Entry from August 2, 2006

Browsing, as I sometimes do, the old obituaries that the New York Times’s website runs next to the new ones during the month of their subjects’ deaths, I come across the following in the obit of Richard Burton (d. August, 1984), written by Maureen Dowd:



When he reached the age of 50, after a five-year career slump, he called his own life the best role he had ever played: “I rather like my reputation, actually, that of a spoiled genius from the Welsh gutter, a drunk, a womanizer; it’s rather an attractive image.”


I happened to read these words on the same day that Miss Dowd was writing about another actor who has become famous for his battles with the bottle and erratic behavior. So far from expressing satisfaction with his life and image, Mel Gibson — who has now arrived at exactly the same age as Burton when he made that remark — is falling all over himself trying to apologize for his anti-Semitic remarks to the arresting officer when he was picked up for drunk driving in Malibu. Yet I wonder if there isn’t more to the similarity between him and the great Welshman than the fact that both are drunken and self-destructive Celtic megastars who have played Hamlet.


In fact, the role of Hamlet has been defining for the two men in the same way. Hamlet was, we might almost say, the first celebrity, “the glass of fashion and the mould of form/The observed of all observers” who throws it all away in order to act out a private psychodrama in public as part of an elaborate if obscure and not very well thought-out stratagem of career advancement. Just as Hamlet did, both Richard Burton and Mel Gibson have cultivated a reputation for being, like another Romantic predecessor, mad, bad and dangerous to know — except that the means to that end have changed over the last 40 years. Miss Dowd’s obituary reminds us that, after Burton broke up both his own and Elizabeth Taylor’s marriages by conducting a public affair with her, the chairman of the House subcommittee on immigration (a Democrat, by the way, which is another reminder of how things have changed), called on the State Department to revoke his visa on the grounds that his behavior had been “detrimental to the morals of the youth of our nation.”
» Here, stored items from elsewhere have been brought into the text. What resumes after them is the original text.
===== src/rtl/serial_bus_pkg.sv =====
// Shared types and helpers for the parametrised single-wire serial bus master.
// Holds the FSM state encoding, the read/write encoding and a counter-width helper.
package serial_bus_pkg;

    typedef enum logic [3:0] {
        IDLE,
        REQ,
        ADDR,
        ACKA,
        WDATA,
        ACKW,
        RDATA,
        SPLIT,
        DONE,
        ERR
    } sbm_state_t;

    localparam logic BUS_RD = 1'b0;
    localparam logic BUS_WR = 1'b1;

    // Bits needed to count 0..n-1, never less than one bit.
    function automatic int sbm_width(input int n);
        if (n <= 2) begin
            return 1;
        end
        return $clog2(n);
    endfunction

endpackage


===== src/rtl/counter.sv =====
// Generic up-counter with a synchronous clear and an increment enable.
// Clear wins over increment; the asynchronous reset clears to zero.
module counter #(
    parameter int WIDTH = 4
) (
    input  logic             CLK,
    input  logic             RSTN,
    input  logic             rst,
    input  logic             incr,
    output logic [WIDTH-1:0] count
);

    always_ff @(posedge CLK or negedge RSTN) begin
        if (!RSTN) begin
            count <= '0;
        end else if (rst) begin
            count <= '0;
        end else if (incr) begin
            count <= count + 1'b1;
        end
    end

endmodule


===== src/rtl/serial_bus_master_p.sv =====
// Single-wire serial bus master: arbitrates, shifts address/data LSB-first, waits for
// acknowledge with bounded retry, and splits reads across grant withdrawal.
module serial_bus_master_p
    import serial_bus_pkg::*;
#(
    parameter int ADDR_W      = 16,
    parameter int DATA_W      = 8,
    parameter int ACK_TIMEOUT = 3,
    parameter int MAX_RETRY   = 2
) (
    input  logic              CLK,
    input  logic              RSTN,
    input  logic              M_EXECUTE,
    input  logic              M_RW,
    input  logic [ADDR_W-1:0] M_ADDR,
    input  logic [DATA_W-1:0] M_DIN,
    output logic [DATA_W-1:0] M_DOUT,
    output logic              M_DVALID,
    output logic              M_ERR,
    output logic              M_BSY,
    output logic              B_REQ,
    input  logic              B_GRANT,
    output logic              B_UTIL,
    output logic              B_RW,
    output logic              A_ADD,
    output logic              B_BUS_OUT,
    input  logic              B_BUS_IN,
    input  logic              B_ACK,
    output logic              B_DONE
);

    localparam int IDX_W = sbm_width((ADDR_W > DATA_W) ? ADDR_W : DATA_W);
    localparam int TO_W  = sbm_width(ACK_TIMEOUT);
    localparam int RT_W  = sbm_width(MAX_RETRY + 1);

    localparam logic [IDX_W-1:0] ADDR_LAST = IDX_W'(ADDR_W - 1);
    localparam logic [IDX_W-1:0] DATA_LAST = IDX_W'(DATA_W - 1);
    localparam logic [TO_W-1:0]  TO_LAST   = TO_W'(ACK_TIMEOUT - 1);
    localparam logic [RT_W-1:0]  RT_MAX    = RT_W'(MAX_RETRY);

    sbm_state_t        state;
    sbm_state_t        nxt;
    logic              rw_sh;
    logic [ADDR_W-1:0] addr_sh;
    logic [DATA_W-1:0] data_sh;
    logic [DATA_W-1:0] rdata_sh;
    logic [DATA_W-1:0] rdata_nxt;
    logic [DATA_W-1:0] bit_mask;
    logic [RT_W-1:0]   retry;
    logic [IDX_W-1:0]  idx;
    logic [IDX_W-1:0]  idx_nxt;
    logic [TO_W-1:0]   to_cnt;
    logic              idx_clr;
    logic              idx_inc;
    logic              to_clr;
    logic              to_inc;
    logic              rt_inc;
    logic              rd_cap;
    logic              ack_expired;
    logic              accept;
    logic              addr_bit;
    logic              data_bit;

    counter #(.WIDTH(IDX_W)) u_idx (
        .CLK   (CLK),
        .RSTN  (RSTN),
        .rst   (idx_clr),
        .incr  (idx_inc),
        .count (idx)
    );

    counter #(.WIDTH(TO_W)) u_timeout (
        .CLK   (CLK),
        .RSTN  (RSTN),
        .rst   (to_clr),
        .incr  (to_inc),
        .count (to_cnt)
    );

    assign accept = (state == IDLE) && M_EXECUTE;

    always_comb begin
        nxt         = state;
        idx_clr     = 1'b0;
        idx_inc     = 1'b0;
        to_clr      = 1'b1;
        to_inc      = 1'b0;
        rt_inc      = 1'b0;
        rd_cap      = 1'b0;
        ack_expired = (to_cnt == TO_LAST);
        case (state)
            IDLE: begin
                idx_clr = 1'b1;
                if (M_EXECUTE) nxt = REQ;
            end
            REQ: begin
                idx_clr = 1'b1;
                if (B_GRANT) nxt = ADDR;
            end
            ADDR, WDATA: begin
                // Losing grant mid-shift restarts the whole transfer from address bit 0.
                if (!B_GRANT) begin
                    nxt     = REQ;
                    idx_clr = 1'b1;
                end else if (state == ADDR && idx == ADDR_LAST) begin
                    nxt     = ACKA;
                    idx_clr = 1'b1;
                end else if (state == WDATA && idx == DATA_LAST) begin
                    nxt     = ACKW;
                    idx_clr = 1'b1;
                end else begin
                    idx_inc = 1'b1;
                end
            end
            ACKA, ACKW: begin
                to_clr = 1'b0;
                if (B_ACK) begin
                    idx_clr = 1'b1;
                    if (state == ACKW)       nxt = DONE;
                    else if (rw_sh == BUS_WR) nxt = WDATA;
                    else                     nxt = RDATA;
                end else if (ack_expired) begin
                    to_clr = 1'b1;
                    if (retry < RT_MAX) begin
                        rt_inc = 1'b1;
                        nxt    = REQ;
                    end else begin
                        nxt = ERR;
                    end
                end else begin
                    to_inc = 1'b1;
                end
            end
            RDATA, SPLIT: begin
                // The bit at the held index is captured on the edge where grant is back.
                if (!B_GRANT) begin
                    nxt = SPLIT;
                end else begin
                    rd_cap = 1'b1;
                    if (idx == DATA_LAST) begin
                        nxt     = DONE;
                        idx_clr = 1'b1;
                    end else begin
                        nxt     = RDATA;
                        idx_inc = 1'b1;
                    end
                end
            end
            default: begin
                idx_clr = 1'b1;
                nxt     = IDLE;
            end
        endcase

        idx_nxt   = idx_clr ? '0 : (idx_inc ? idx + 1'b1 : idx);
        bit_mask  = DATA_W'(1) << idx;
        rdata_nxt = B_BUS_IN ? (rdata_sh | bit_mask) : (rdata_sh & ~bit_mask);
        addr_bit  = 1'(addr_sh >> idx_nxt);
        data_bit  = 1'(data_sh >> idx_nxt);
    end

    // State, shadow registers and every output are registered from the next state.
    always_ff @(posedge CLK or negedge RSTN) begin
        if (!RSTN) begin
            state     <= IDLE;
            rw_sh     <= BUS_RD;
            addr_sh   <= '0;
            data_sh   <= '0;
            rdata_sh  <= '0;
            retry     <= '0;
            M_DOUT    <= '0;
            M_DVALID  <= 1'b0;
            M_ERR     <= 1'b0;
            M_BSY     <= 1'b0;
            B_REQ     <= 1'b0;
            B_UTIL    <= 1'b0;
            B_RW      <= 1'b0;
            A_ADD     <= 1'b0;
            B_BUS_OUT <= 1'b0;
            B_DONE    <= 1'b0;
        end else begin
            state <= nxt;
            if (accept) begin
                rw_sh   <= M_RW;
                addr_sh <= M_ADDR;
                data_sh <= M_DIN;
                retry   <= '0;
            end else if (rt_inc) begin
                retry <= retry + 1'b1;
            end
            if (rd_cap) begin
                rdata_sh <= rdata_nxt;
            end
            if (rd_cap && nxt == DONE) begin
                M_DOUT <= rdata_nxt;
            end
            M_BSY     <= (nxt != IDLE);
            B_REQ     <= nxt inside {REQ, ADDR, ACKA, WDATA, ACKW, RDATA, SPLIT};
            B_UTIL    <= nxt inside {ADDR, ACKA, WDATA, ACKW, RDATA};
            B_RW      <= rw_sh && (nxt inside {ADDR, ACKA, WDATA, ACKW, RDATA});
            A_ADD     <= (nxt == ADDR);
            B_BUS_OUT <= (nxt == ADDR) ? addr_bit : ((nxt == WDATA) ? data_bit : 1'b0);
            M_DVALID  <= (nxt == DONE);
            M_ERR     <= (nxt == ERR);
            B_DONE    <= (nxt == DONE) || (nxt == ERR);
        end
    end

endmodule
Nowadays, of course, no one would ever think of kicking you out of the country for doing that, and Mr Gibson is famously continent in his sexual life, a model family man by all accounts. But if you get no romantic traction anymore from being a drunk and a womanizer, you can still outrage the official culture by being a drunk and a bigot — preferably both at the same time, so that the psychodrama plays itself out in apologies and therapy and “healing” rather than having to hole yourself up in Montana somewhere with the amateur militias of the Aryan nation. The trick, if you are a celebrity bad-boy, is always to be just dangerous enough to excite anathemas from the guardians of public morals and civic virtue without becoming so dangerous as completely to separate yourself from the mainstream of public opinion. It’s not always easy to do. And if you’re a celebrity out of the top drawer, you’ve still got to “battle your demons” in public even though you’re running out of demons to battle.


If he succeeds in staying on top of the Hollywood heap in spite of demonstrating the only character flaw that, in our post-honor society, is still capable of disgracing a man, it will prove to have been Mel’s contribution to the celebrity culture to find that bigotry is just another demon for the celebrity tag-team match, cannon fodder for the demon army that is always vanquished yet always there to be fought with again, rather like Hezbollah. In Mel’s case it takes on added potency from the fact that it is seen by many as being the flip side of that other increasingly discreditable habit of his, firm religious belief. The trouble is that he’ll never be able to be as frank about the enjoyable combat as Richard Burton was — at least not unless the culture takes another bizarre turn and allows a reputation for anti-Semitism to be considered “rather an attractive image.” Come to think of it, don’t we see something like that happening among the fashionably leftist élites of Europe today? Perhaps Mr Gibson should also emulate Richard Burton by moving to Switzerland.